Asian stocks rose, with the regional benchmark index recording its biggest weekly gain in almost five months, on optimism that central banks from China to the U.S. will take new steps to fuel growth tempered concerns Europe’s debt crisis will worsen.
Li & Fung Ltd., a supplier of toys and clothes to Wal-Mart Stores Inc., jumped 5.9 percent this week in Hong Kong. Komatsu Ltd., a Japanese construction machinery maker that gets 14 percent of its revenue from China, gained 2.3 percent in Tokyo. DeNA Co., Japan’s biggest social-gaming operator, surged 23 percent on a plan to buy back as much as 10 percent of its stock.
The MSCI Asia Pacific Index rose 2.4 percent to 114.16 this week, the most in almost five months, before elections this weekend that may determine Greece’s future in the euro. The gauge has dropped more than 11 percent from its peak this year on Feb. 29 amid concern growth is slowing in China and the U.S. and as European policy makers failed to stem concern about the debt crisis.
“There’s quite a high chance that the U.S. may do more easing,” Terrace Chum, a Hong-Kong based fund manager at Manulife Asset Management, which oversees $220 billion. “People are expecting an interest-rate cut in China. There is expectation that Greece may not part from the European Union. But all these could turn around very quickly.”
Gains in stocks were limited on concern about Europe’s debt crisis. Spanish bond yields surged the most in four months as the government sought a bailout of 100 billion euros ($125 billion) for its banks. The nation’s credit rating was cut three steps to Baa3 by Moody’s Investors Service, which cited Spain’s increased debt burden, weakening economy and limited access to capital markets.
Companies linked to the U.S. advanced after data on June 14 showed more Americans applied for jobless benefits and consumer prices dropped by the most in three years, giving the Federal Reserve room to spur growth. A policy-setting meeting is scheduled June 19-20.
Li & Fung rallied 5.9 percent to HK$15.20 this week. Honda Motor Co., a Japanese carmaker that gets more than 40 percent of its sales in North America, gained 1.7 percent to 2,533 yen in Tokyo.
The Shanghai Composite Index increased 1.1 percent this week, after data showed China’s consumer prices increased the least in two years in May and industrial output and retail sales trailed estimates, adding pressure for more stimulus after the first interest-rate cut in three years.

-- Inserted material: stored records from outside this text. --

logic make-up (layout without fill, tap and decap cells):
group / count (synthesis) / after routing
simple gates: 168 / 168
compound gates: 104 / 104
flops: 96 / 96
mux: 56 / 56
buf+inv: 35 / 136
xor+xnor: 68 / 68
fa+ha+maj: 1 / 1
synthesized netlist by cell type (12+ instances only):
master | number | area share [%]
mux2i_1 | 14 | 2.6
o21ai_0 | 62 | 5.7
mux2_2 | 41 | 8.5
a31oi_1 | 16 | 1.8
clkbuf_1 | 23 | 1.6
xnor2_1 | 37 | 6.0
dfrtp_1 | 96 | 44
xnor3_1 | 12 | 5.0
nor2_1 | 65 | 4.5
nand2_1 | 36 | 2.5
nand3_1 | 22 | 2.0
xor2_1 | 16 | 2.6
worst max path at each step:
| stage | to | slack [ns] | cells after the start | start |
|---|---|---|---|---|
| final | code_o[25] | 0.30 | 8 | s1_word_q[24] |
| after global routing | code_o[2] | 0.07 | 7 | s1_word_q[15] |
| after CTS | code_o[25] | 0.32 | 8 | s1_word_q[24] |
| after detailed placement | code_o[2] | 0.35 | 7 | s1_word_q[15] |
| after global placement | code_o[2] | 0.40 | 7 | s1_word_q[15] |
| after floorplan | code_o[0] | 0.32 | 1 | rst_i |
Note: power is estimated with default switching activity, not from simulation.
--- src/rtl/conv_accum_fp16.sv ---
// Channel accumulator: sums NUM_CH fp16 partial sums plus a bias into one fp16
// pixel, presents it on a valid/ready port and stalls upstream while held.
// Optional macro CONV_ACC_RELU_EN: clamp results with the sign bit set to +0
// on the output path (accumulator itself is left untouched).
// Ports:
//   clk, rst              clock, synchronous active-high reset
//   clr                   abort current group / drop held result
//   bias [15:0]           bias, used on the first beat of a group
//   in_valid, in_ready    input handshake
//   in_data [15:0]        fp16 partial sum
//   out_valid, out_ready  output handshake
//   out_data [15:0]       accumulated pixel
//   busy                  group in progress or result held
module conv_accum_fp16
  import conv_pkg::*;
#(
  parameter int unsigned NUM_CH = 16
) (
  input  logic        clk,
  input  logic        rst,
  input  logic        clr,
  input  logic [15:0] bias,
  input  logic        in_valid,
  output logic        in_ready,
  input  logic [15:0] in_data,
  output logic        out_valid,
  input  logic        out_ready,
  output logic [15:0] out_data,
  output logic        busy
);

  localparam int unsigned     CNT_W    = (NUM_CH > 1) ? $clog2(NUM_CH) : 1;
  localparam logic [CNT_W-1:0] CNT_LAST = CNT_W'(NUM_CH - 1);

  acc_state_e       state_q, state_d;
  logic [CNT_W-1:0] cnt_q, cnt_d;
  fp16_t            acc_q, acc_d;
  fp16_t            add_a, add_sum;
  fp16_t            out_data_d;
  logic             in_ready_d, out_valid_d, busy_d;
  logic             beat;

  // First beat of a group starts from the bias instead of the running sum
  assign add_a = (cnt_q == '0) ? bias : acc_q;

  conv_accum_fp16_fadd u_fadd (
    .num1  (add_a),
    .num2  (in_data),
    .sum_c (add_sum)
  );

  // Next-state, counter, accumulator and registered-output logic
  always_comb begin
    state_d = state_q;
    cnt_d   = cnt_q;
    acc_d   = acc_q;
    beat    = in_valid && in_ready && !clr;

    if (clr) begin
      cnt_d   = '0;
      state_d = ST_ACCUM;
    end else begin
      case (state_q)
        ST_ACCUM: begin
          if (beat) begin
            acc_d = add_sum;
            if (cnt_q == CNT_LAST) begin
              cnt_d   = '0;
              state_d = ST_HOLD;
            end else begin
              cnt_d = cnt_q + CNT_W'(1);
            end
          end
        end
        ST_HOLD: begin
          if (out_ready) state_d = ST_ACCUM;
        end
        default: state_d = ST_ACCUM;
      endcase
    end

    in_ready_d  = (state_d == ST_ACCUM);
    out_valid_d = (state_d == ST_HOLD);
    busy_d      = (cnt_d != '0) || (state_d == ST_HOLD);
`ifdef CONV_ACC_RELU_EN
    out_data_d  = acc_d[15] ? FP16_ZERO : acc_d;
`else
    out_data_d  = acc_d;
`endif
  end

  // State and output registers
  always_ff @(posedge clk) begin
    if (rst) begin
      state_q   <= ST_ACCUM;
      cnt_q     <= '0;
      acc_q     <= FP16_ZERO;
      in_ready  <= 1'b1;
      out_valid <= 1'b0;
      busy      <= 1'b0;
      out_data  <= FP16_ZERO;
    end else begin
      state_q   <= state_d;
      cnt_q     <= cnt_d;
      acc_q     <= acc_d;
      in_ready  <= in_ready_d;
      out_valid <= out_valid_d;
      busy      <= busy_d;
      out_data  <= out_data_d;
    end
  end

endmodule
--- src/rtl/music_sequencer_pkg.sv ---
// Shared definitions for the music sequencer: note-word layout, beat codes,
// quarter-beat lookup values and the sequencer state encoding.
package music_sequencer_pkg;

  localparam int NOTE_W  = 10;
  localparam int CODE_W  = 6;
  localparam int QBEAT_W = 5;

  // Shifter head word: [9]=ligature, [8:6]=beat code, [5:0]=note code.
  typedef struct packed {
    logic              lig;
    logic [2:0]        beat;
    logic [CODE_W-1:0] code;
  } note_word_t;

  localparam logic [CODE_W-1:0] ENCODE_NA = '0;

  localparam logic [2:0] BEAT_1Q  = 3'd0;
  localparam logic [2:0] BEAT_2Q  = 3'd1;
  localparam logic [2:0] BEAT_4Q  = 3'd2;
  localparam logic [2:0] BEAT_8Q  = 3'd3;
  localparam logic [2:0] BEAT_12Q = 3'd4;
  localparam logic [2:0] BEAT_16Q = 3'd5;

  localparam logic [QBEAT_W-1:0] QB_1   = 5'd1;
  localparam logic [QBEAT_W-1:0] QB_2   = 5'd2;
  localparam logic [QBEAT_W-1:0] QB_4   = 5'd4;
  localparam logic [QBEAT_W-1:0] QB_8   = 5'd8;
  localparam logic [QBEAT_W-1:0] QB_12  = 5'd12;
  localparam logic [QBEAT_W-1:0] QB_16  = 5'd16;
  localparam logic [QBEAT_W-1:0] QB_DEF = 5'd4;

  typedef enum logic [2:0] {
    ST_IDLE,
    ST_LOAD,
    ST_PLAY,
    ST_ADV,
    ST_REWIND
  } seq_state_t;

endpackage

--- src/rtl/music_beat_decode.sv ---
// Beat code to note length in quarter-beats; the two reserved codes fall
// back to a plain quarter note (4 quarter-beats).
module music_beat_decode
  import music_sequencer_pkg::*;
(
  input  logic [2:0]         i_beat,
  output logic [QBEAT_W-1:0] o_qbeats
);

  always_comb begin
    case (i_beat)
      BEAT_1Q:  o_qbeats = QB_1;
      BEAT_2Q:  o_qbeats = QB_2;
      BEAT_4Q:  o_qbeats = QB_4;
      BEAT_8Q:  o_qbeats = QB_8;
      BEAT_12Q: o_qbeats = QB_12;
      BEAT_16Q: o_qbeats = QB_16;
      default:  o_qbeats = QB_DEF;
    endcase
  end

endmodule

--- src/rtl/music_sequencer.sv ---
// Tempo/sequencing controller: times each note word from the song shifter,
// gates the tone generator and pulses the shifter to advance or rewind.
module music_sequencer
  import music_sequencer_pkg::*;
#(
  parameter int TICKS_PER_QBEAT = 8192,
  parameter int GAP_TICKS       = 1024,
  parameter int SONG_LEN        = 133,
  parameter int IDX_W           = 8,
  parameter int CNT_W           = 18
) (
  input  logic              clk,
  input  logic              rst_n,
  input  logic              i_start,
  input  logic              i_stop,
  input  logic              i_pause,
  input  logic              i_loop_en,
  input  logic [NOTE_W-1:0] i_note_word,
  output logic              o_note_adv,
  output logic              o_tone_en,
  output logic [CODE_W-1:0] o_note_code,
  output logic [IDX_W-1:0]  o_note_idx,
  output logic              o_busy,
  output logic              o_done
);

  seq_state_t         r_state;
  seq_state_t         w_next_state;
  logic [CNT_W-1:0]   r_rem;
  logic [IDX_W-1:0]   r_idx;
  logic [CODE_W-1:0]  r_code;
  logic               r_lig;
  logic               r_tone_en;
  logic               r_done;

  note_word_t         w_word;
  logic [QBEAT_W-1:0] w_qbeats;
  logic [CNT_W-1:0]   w_dur;
  logic [IDX_W-1:0]   w_idx_inc;
  logic               w_last;
  logic               w_sounding;
  logic               w_tone_next;

  assign w_word = note_word_t'(i_note_word);

  music_beat_decode u_beat_decode (
    .i_beat   (w_word.beat),
    .o_qbeats (w_qbeats)
  );

  assign w_dur      = CNT_W'(w_qbeats) * CNT_W'(TICKS_PER_QBEAT);
  assign w_last     = (r_idx == IDX_W'(SONG_LEN - 1));
  assign w_idx_inc  = w_last ? '0 : r_idx + IDX_W'(1);
  // rem counts the cycles left in the note period including the current one.
  assign w_sounding = (r_code != ENCODE_NA) && (r_lig || (r_rem > CNT_W'(GAP_TICKS)));

  // NOTE: async reset lives only in the sensitivity list and the first branch;
  // state uses non-blocking assignments so every flop samples pre-edge values.
  always_ff @(posedge clk or negedge rst_n) begin
    if (!rst_n) r_state <= ST_IDLE;
    else        r_state <= w_next_state;
  end

  // NOTE: every always_comb assigns a default first so no path infers a latch.
  always_comb begin
    w_next_state = r_state;
    case (r_state)
      ST_IDLE:   if (i_start && !i_stop) w_next_state = ST_LOAD;
      ST_LOAD:   if (i_stop)             w_next_state = ST_REWIND;
                 else if (!i_pause)      w_next_state = ST_PLAY;
      ST_PLAY:   if (i_stop)             w_next_state = ST_REWIND;
                 else if (!i_pause && r_rem == CNT_W'(2)) w_next_state = ST_ADV;
      ST_ADV:    if (i_stop)             w_next_state = ST_REWIND;
                 else if (w_last && !i_loop_en) w_next_state = ST_IDLE;
                 else                    w_next_state = ST_LOAD;
      ST_REWIND: if (r_idx == '0)        w_next_state = ST_IDLE;
      default:                           w_next_state = ST_IDLE;
    endcase
  end

  // Tone is computed one cycle ahead; in LOAD it looks at the incoming word.
  always_comb begin
    o_note_adv  = 1'b0;
    w_tone_next = 1'b0;
    o_busy      = (r_state != ST_IDLE);
    case (r_state)
      ST_LOAD:   w_tone_next = (w_word.code != ENCODE_NA) &&
                               (w_word.lig || (w_dur > CNT_W'(GAP_TICKS)));
      ST_PLAY:   w_tone_next = w_sounding;
      ST_ADV: begin
        o_note_adv  = 1'b1;
        w_tone_next = w_sounding;
      end
      ST_REWIND: o_note_adv = (r_idx != '0);
      default:   ;
    endcase
    w_tone_next = w_tone_next && !i_pause &&
                  (w_next_state inside {ST_LOAD, ST_PLAY, ST_ADV});
  end

  always_ff @(posedge clk or negedge rst_n) begin
    if (!rst_n) begin
      r_rem     <= '0;
      r_idx     <= '0;
      r_code    <= ENCODE_NA;
      r_lig     <= 1'b0;
      r_tone_en <= 1'b0;
      r_done    <= 1'b0;
    end else begin
      r_tone_en <= w_tone_next;
      r_done    <= (r_state == ST_ADV) && (w_next_state == ST_IDLE);
      case (r_state)
        ST_LOAD: if (w_next_state == ST_PLAY) begin
          r_code <= w_word.code;
          r_lig  <= w_word.lig;
          r_rem  <= w_dur - CNT_W'(1);
        end
        ST_PLAY:   if (!i_pause && !i_stop) r_rem <= r_rem - CNT_W'(1);
        ST_ADV:    r_idx <= w_idx_inc;
        ST_REWIND: if (r_idx != '0) r_idx <= w_idx_inc;
        default:   ;
      endcase
    end
  end

  assign o_tone_en   = r_tone_en;
  assign o_done      = r_done;
  assign o_note_code = r_code;
  assign o_note_idx  = r_idx;

endmodule

--- config.mk ---
export PLATFORM = sky130hd
export DESIGN_NAME = music_sequencer
export DESIGN_NICKNAME = d
export VERILOG_FILES = /design/src/rtl/music_sequencer_pkg.sv /design/src/rtl/music_beat_decode.sv /design/src/rtl/music_sequencer.sv
export SDC_FILE = /design/constraint.sdc
export NUM_CORES = 1
export LEC_CHECK = 0
export ABC_AREA = 1
export CORE_ASPECT_RATIO = 1.2
export CORE_MARGIN = 5
export CORE_UTILIZATION = 35
export DETAILED_ROUTE_END_ITERATION = 6
export HOLD_SLACK_MARGIN = 0.08
export PLACE_DENSITY_LB_ADDON = 0.3
export SLEW_MARGIN = 20
export SYNTH_ARGS = -nofsm -noshare
export SYNTH_HDL_FRONTEND = slang
export SYNTH_HIERARCHICAL = 1
export SYNTH_SLANG_ARGS = --single-unit
--- constraint.sdc ---
create_clock -name clk -period 2.1 [get_ports clk]
set_input_delay 0.42 -clock clk [delete_from_list [all_inputs] [get_ports clk]]
set_output_delay 0.42 -clock clk [all_outputs]
set_load 0.02 [all_outputs]
### config.mk
export PLATFORM = sky130hd
export DESIGN_NAME = back_icon_controller_rr_flat
export DESIGN_NICKNAME = d
export VERILOG_FILES = /design/src/rtl/back_icon_controller_rr_if.sv /design/src/rtl/back_icon_controller_rr.sv /design/src/flat_wrapper.sv
export SDC_FILE = /design/constraint.sdc
export NUM_CORES = 1
export LEC_CHECK = 0
export ABC_AREA = 1
export BUFFER_PORTS_ARGS = -buffer_cell sky130_fd_sc_hd__buf_4
export CORE_UTILIZATION = 60
export CTS_BUF_LIST = sky130_fd_sc_hd__clkbuf_8
export DETAILED_ROUTE_END_ITERATION = 8
export GPL_TIMING_DRIVEN = 0
export PLACE_DENSITY = 0.88
export SETUP_SLACK_MARGIN = 0.1
export SYNTH_ARGS = -nofsm -noshare
export SYNTH_HDL_FRONTEND = slang
export SYNTH_SLANG_ARGS = --single-unit
export TNS_END_PERCENT = 20
### constraint.sdc
create_clock -name clk -period 3.25 [get_ports clk]
set_input_delay 0.1625 -clock clk [delete_from_list [all_inputs] [get_ports clk]]
set_output_delay 0.1625 -clock clk [all_outputs]
set_load 0.05 [all_outputs]
### src/rtl/back_icon_controller_rr_if.sv
// rtl/back_icon_controller_rr_if.sv - dispatch/grant/ack bundle between front-end, controller and backend
interface back_icon_controller_rr_if #(
  parameter int CH = 4,
  parameter int NR = 8,
  parameter int AW = 8
);
  logic [CH-1:0][AW-1:0] dispatch_addr_i;
  logic [CH-1:0][NR-1:0] dispatch_rlist_i;
  logic [CH-1:0]         dispatch_valid_i;
  logic [CH-1:0]         dispatch_ready_o;
  logic [CH-1:0][AW-1:0] src_addrs_o;
  logic [CH-1:0][NR-1:0] receiver_lists_o;
  logic [CH-1:0][NR-1:0] success_lists_i;
  logic                  busy_o;

  modport slave (
    input  dispatch_addr_i, dispatch_rlist_i, dispatch_valid_i, success_lists_i,
    output dispatch_ready_o, src_addrs_o, receiver_lists_o, busy_o
  );

  modport master (
    output dispatch_addr_i, dispatch_rlist_i, dispatch_valid_i, success_lists_i,
    input  dispatch_ready_o, src_addrs_o, receiver_lists_o, busy_o
  );
endinterface

### src/rtl/back_icon_controller_rr.sv
// rtl/back_icon_controller_rr.sv - per-channel instruction FIFOs with rotating-priority receiver arbitration
module back_icon_controller_rr #(
  parameter int NUM_ICON_CHANNELS = 4,
  parameter int NUM_RECEIVERS     = 8,
  parameter int ADDR_W            = 8,
  parameter int LOG2_QUEUE_LENGTH = 2,
  parameter int ROUND_ROBIN       = 1
) (
  input  logic clk,
  input  logic reset,
  back_icon_controller_rr_if.slave bus
);
  localparam int CH    = NUM_ICON_CHANNELS;
  localparam int NR    = NUM_RECEIVERS;
  localparam int IW    = LOG2_QUEUE_LENGTH;
  localparam int DEPTH = 1 << IW;
  localparam int PW    = IW + 1;
  localparam int RRW   = (CH > 1) ? $clog2(CH) : 1;

  logic [ADDR_W-1:0] addr_mem_q  [CH][DEPTH];
  logic [NR-1:0]     rlist_mem_q [CH][DEPTH];
  logic [PW-1:0]     wr_ptr_q [CH], wr_ptr_d [CH];
  logic [PW-1:0]     rd_ptr_q [CH], rd_ptr_d [CH];
  logic [NR-1:0]     delivered_q [CH], delivered_d [CH];
  logic [RRW-1:0]    rr_ptr_q, rr_ptr_d;

  logic [CH-1:0]     empty, full, push, pop;
  logic [NR-1:0]     head_rlist [CH], pending [CH], grant [CH], eff_succ [CH];
  logic [ADDR_W-1:0] head_addr [CH];
  logic [NR-1:0]     taken;
  logic              conflict;

  always_comb begin
    for (int c = 0; c < CH; c++) begin
      empty[c]      = (wr_ptr_q[c] == rd_ptr_q[c]);
      full[c]       = ((wr_ptr_q[c] - rd_ptr_q[c]) == PW'(DEPTH));
      head_addr[c]  = addr_mem_q[c][rd_ptr_q[c][IW-1:0]];
      head_rlist[c] = rlist_mem_q[c][rd_ptr_q[c][IW-1:0]];
      pending[c]    = empty[c] ? '0 : (head_rlist[c] & ~delivered_q[c]);
    end
  end

  // Walk channels from rr_ptr; a bit already taken by a higher-priority channel is a conflict.
  always_comb begin
    grant    = '{default: '0};
    taken    = '0;
    conflict = 1'b0;
    for (int k = 0; k < CH; k++) begin
      int idx;
      idx = int'(rr_ptr_q) + k;
      if (idx >= CH) idx = idx - CH;
      grant[idx] = pending[idx] & ~taken;
      if (|(pending[idx] & taken)) conflict = 1'b1;
      taken = taken | pending[idx];
    end
  end

  always_comb begin
    for (int c = 0; c < CH; c++) begin
      eff_succ[c]    = bus.success_lists_i[c] & grant[c];
      pop[c]         = ~empty[c] &
                       (((delivered_q[c] | eff_succ[c]) & head_rlist[c]) == head_rlist[c]);
      push[c]        = bus.dispatch_valid_i[c] & ~full[c] & ~reset;
      delivered_d[c] = pop[c] ? '0 : (delivered_q[c] | eff_succ[c]);
      wr_ptr_d[c]    = push[c] ? wr_ptr_q[c] + 1'b1 : wr_ptr_q[c];
      rd_ptr_d[c]    = pop[c]  ? rd_ptr_q[c] + 1'b1 : rd_ptr_q[c];
    end
    rr_ptr_d = rr_ptr_q;
    if (ROUND_ROBIN == 0) begin
      rr_ptr_d = '0;
    end else if (conflict) begin
      rr_ptr_d = (int'(rr_ptr_q) == CH - 1) ? '0 : rr_ptr_q + 1'b1;
    end
  end

  always_comb begin
    for (int c = 0; c < CH; c++) begin
      bus.dispatch_ready_o[c] = ~reset & ~full[c];
      bus.src_addrs_o[c]      = (reset | empty[c]) ? '0 : head_addr[c];
      bus.receiver_lists_o[c] = reset ? '0 : grant[c];
    end
    bus.busy_o = ~reset & ~(&empty);
  end

  // Payload storage is not reset; the pointers alone define what is valid.
  always_ff @(posedge clk) begin
    if (reset) begin
      for (int c = 0; c < CH; c++) begin
        wr_ptr_q[c]    <= '0;
        rd_ptr_q[c]    <= '0;
        delivered_q[c] <= '0;
      end
      rr_ptr_q <= '0;
    end else begin
      for (int c = 0; c < CH; c++) begin
        if (push[c]) begin
          addr_mem_q[c][wr_ptr_q[c][IW-1:0]]  <= bus.dispatch_addr_i[c];
          rlist_mem_q[c][wr_ptr_q[c][IW-1:0]] <= bus.dispatch_rlist_i[c];
        end
        wr_ptr_q[c]    <= wr_ptr_d[c];
        rd_ptr_q[c]    <= rd_ptr_d[c];
        delivered_q[c] <= delivered_d[c];
      end
      rr_ptr_q <= rr_ptr_d;
    end
  end
endmodule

Komatsu climbed 2.3 percent to 1,885 yen this week. Sino-Ocean Land Holdings Ltd., a real estate developer in China, surged 16 percent to HK$3.75.
DeNA soared 23 percent to 1,993 yen this week after saying it will spend as much as 20 billion yen ($254 million) buying back up to 10 percent of its stock.
Gree Inc., DeNA’s closest domestic rival, also gained on hopes it may follow DeNA in buying back shares, said Mitsuo Shimizu, an analyst at Iwai Cosmo Securities Co. in Tokyo. Gree jumped 25 percent to 1,710 yen this week. The two stocks were the biggest gainers on the MSCI Asia Pacific Index’s 1,005 companies this week.
Japan’s Nikkei 225 Stock Average climbed 1.3 percent this week, while South Korea’s Kospi Index rose 1.2 percent. Australia’s S&P/ASX 200 slid 0.2 percent.
Energy companies gained the most among the regional equity gauge’s 10 industry groups as crude oil for July delivery rose on OPEC’s call for members to cut production in excess of quotas. The Organization of Petroleum Exporting Countries needs to reduce output by 1.6 million barrels a day to comply with its targeted ceiling, Secretary General Abdalla El-Badri said.
PetroChina Co., the nation’s largest oil company, advanced 4 percent to HK$10.52 this week in Hong Kong. SK Innovation Co., South Korea’s largest refiner, soared 11 percent to 149,000 won in Seoul.